Your answer should be the exact lines of the data below from the one containing "localparam logic [15:0] COIL_REMOTE_ENABLE" through the one containing "localparam logic [15:0] REG_SERIAL_RATE"; please include nothing else.

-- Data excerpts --
____

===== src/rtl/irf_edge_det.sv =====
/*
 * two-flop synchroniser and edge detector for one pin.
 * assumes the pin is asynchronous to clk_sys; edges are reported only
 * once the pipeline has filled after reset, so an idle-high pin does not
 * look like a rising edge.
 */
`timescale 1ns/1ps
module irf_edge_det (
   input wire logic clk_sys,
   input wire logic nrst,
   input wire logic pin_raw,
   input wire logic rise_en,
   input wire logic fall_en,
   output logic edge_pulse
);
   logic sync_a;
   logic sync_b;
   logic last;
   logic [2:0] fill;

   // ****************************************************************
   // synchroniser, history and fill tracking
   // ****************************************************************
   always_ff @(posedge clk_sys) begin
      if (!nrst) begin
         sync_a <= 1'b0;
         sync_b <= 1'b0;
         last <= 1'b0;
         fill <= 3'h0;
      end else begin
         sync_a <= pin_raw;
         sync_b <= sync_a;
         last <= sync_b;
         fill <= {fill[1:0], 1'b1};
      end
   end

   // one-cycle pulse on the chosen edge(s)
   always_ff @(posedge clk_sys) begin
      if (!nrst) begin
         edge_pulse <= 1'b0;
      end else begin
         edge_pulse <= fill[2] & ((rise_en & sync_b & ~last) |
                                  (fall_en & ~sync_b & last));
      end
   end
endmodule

____

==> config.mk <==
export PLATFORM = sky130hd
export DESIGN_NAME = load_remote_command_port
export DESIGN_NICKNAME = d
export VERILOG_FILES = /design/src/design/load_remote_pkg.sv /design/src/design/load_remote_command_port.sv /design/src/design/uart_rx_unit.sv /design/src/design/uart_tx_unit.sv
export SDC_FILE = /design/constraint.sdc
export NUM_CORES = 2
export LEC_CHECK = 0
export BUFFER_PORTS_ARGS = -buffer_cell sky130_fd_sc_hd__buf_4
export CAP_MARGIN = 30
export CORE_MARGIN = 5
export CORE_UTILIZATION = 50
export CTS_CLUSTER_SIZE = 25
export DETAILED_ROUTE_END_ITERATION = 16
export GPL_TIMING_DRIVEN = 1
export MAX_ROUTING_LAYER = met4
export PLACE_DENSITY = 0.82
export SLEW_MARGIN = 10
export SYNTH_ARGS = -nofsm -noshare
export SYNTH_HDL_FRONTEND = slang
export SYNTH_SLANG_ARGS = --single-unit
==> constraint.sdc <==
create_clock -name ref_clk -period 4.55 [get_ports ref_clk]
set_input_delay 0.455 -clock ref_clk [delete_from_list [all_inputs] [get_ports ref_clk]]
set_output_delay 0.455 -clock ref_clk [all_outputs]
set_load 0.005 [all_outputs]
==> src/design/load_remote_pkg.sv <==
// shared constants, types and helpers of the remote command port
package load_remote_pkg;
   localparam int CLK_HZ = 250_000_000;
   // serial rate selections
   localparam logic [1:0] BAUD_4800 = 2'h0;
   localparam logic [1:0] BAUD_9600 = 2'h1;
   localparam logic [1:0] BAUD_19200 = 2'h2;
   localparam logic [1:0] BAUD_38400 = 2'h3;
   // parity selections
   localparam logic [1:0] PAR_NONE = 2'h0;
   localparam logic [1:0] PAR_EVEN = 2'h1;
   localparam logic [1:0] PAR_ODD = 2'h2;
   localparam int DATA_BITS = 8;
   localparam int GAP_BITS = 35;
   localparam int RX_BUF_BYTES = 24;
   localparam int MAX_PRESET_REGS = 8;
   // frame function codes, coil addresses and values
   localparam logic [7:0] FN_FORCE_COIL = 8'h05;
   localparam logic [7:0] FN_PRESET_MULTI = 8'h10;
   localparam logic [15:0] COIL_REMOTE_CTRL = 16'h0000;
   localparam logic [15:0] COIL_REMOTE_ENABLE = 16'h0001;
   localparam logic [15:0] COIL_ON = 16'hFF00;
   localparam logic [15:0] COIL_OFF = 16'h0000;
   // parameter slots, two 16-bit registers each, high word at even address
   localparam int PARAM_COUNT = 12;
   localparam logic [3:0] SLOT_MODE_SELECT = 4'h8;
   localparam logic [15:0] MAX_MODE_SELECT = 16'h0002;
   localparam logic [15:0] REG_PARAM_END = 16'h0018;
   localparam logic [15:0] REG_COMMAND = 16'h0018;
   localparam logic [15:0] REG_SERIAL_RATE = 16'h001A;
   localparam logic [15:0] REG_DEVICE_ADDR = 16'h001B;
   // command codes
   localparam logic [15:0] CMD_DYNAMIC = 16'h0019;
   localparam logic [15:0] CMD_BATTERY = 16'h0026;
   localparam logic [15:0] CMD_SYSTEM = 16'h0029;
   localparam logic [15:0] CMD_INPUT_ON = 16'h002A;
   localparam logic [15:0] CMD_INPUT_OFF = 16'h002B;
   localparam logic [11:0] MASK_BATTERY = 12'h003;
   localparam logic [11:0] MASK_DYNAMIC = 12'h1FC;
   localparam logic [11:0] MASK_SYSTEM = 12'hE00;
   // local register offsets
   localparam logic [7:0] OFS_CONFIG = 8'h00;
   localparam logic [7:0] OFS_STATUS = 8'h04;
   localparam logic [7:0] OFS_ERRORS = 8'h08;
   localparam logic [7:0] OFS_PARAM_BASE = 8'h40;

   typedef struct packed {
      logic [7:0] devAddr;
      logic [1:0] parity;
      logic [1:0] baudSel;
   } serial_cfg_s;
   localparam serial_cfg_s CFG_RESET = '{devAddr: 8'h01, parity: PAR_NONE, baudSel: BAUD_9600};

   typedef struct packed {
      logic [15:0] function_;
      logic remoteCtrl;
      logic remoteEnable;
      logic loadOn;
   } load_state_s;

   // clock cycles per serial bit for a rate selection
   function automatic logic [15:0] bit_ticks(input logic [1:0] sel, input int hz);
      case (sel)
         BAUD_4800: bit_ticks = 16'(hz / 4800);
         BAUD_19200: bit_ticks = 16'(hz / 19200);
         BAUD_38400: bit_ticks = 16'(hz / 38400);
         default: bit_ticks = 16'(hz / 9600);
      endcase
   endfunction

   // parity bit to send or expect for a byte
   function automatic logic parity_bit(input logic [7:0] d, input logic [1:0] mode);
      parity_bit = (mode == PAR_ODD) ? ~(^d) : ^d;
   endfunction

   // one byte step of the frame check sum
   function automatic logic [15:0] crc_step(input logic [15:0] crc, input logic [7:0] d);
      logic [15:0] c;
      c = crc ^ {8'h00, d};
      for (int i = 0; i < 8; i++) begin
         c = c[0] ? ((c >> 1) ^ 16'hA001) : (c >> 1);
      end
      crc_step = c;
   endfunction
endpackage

____

-- Answer area --
   localparam logic [15:0] COIL_REMOTE_ENABLE = 16'h0001;
   localparam logic [15:0] COIL_ON = 16'hFF00;
   localparam logic [15:0] COIL_OFF = 16'h0000;
   // parameter slots, two 16-bit registers each, high word at even address
   localparam int PARAM_COUNT = 12;
   localparam logic [3:0] SLOT_MODE_SELECT = 4'h8;
   localparam logic [15:0] MAX_MODE_SELECT = 16'h0002;
   localparam logic [15:0] REG_PARAM_END = 16'h0018;
   localparam logic [15:0] REG_COMMAND = 16'h0018;
   localparam logic [15:0] REG_SERIAL_RATE = 16'h001A;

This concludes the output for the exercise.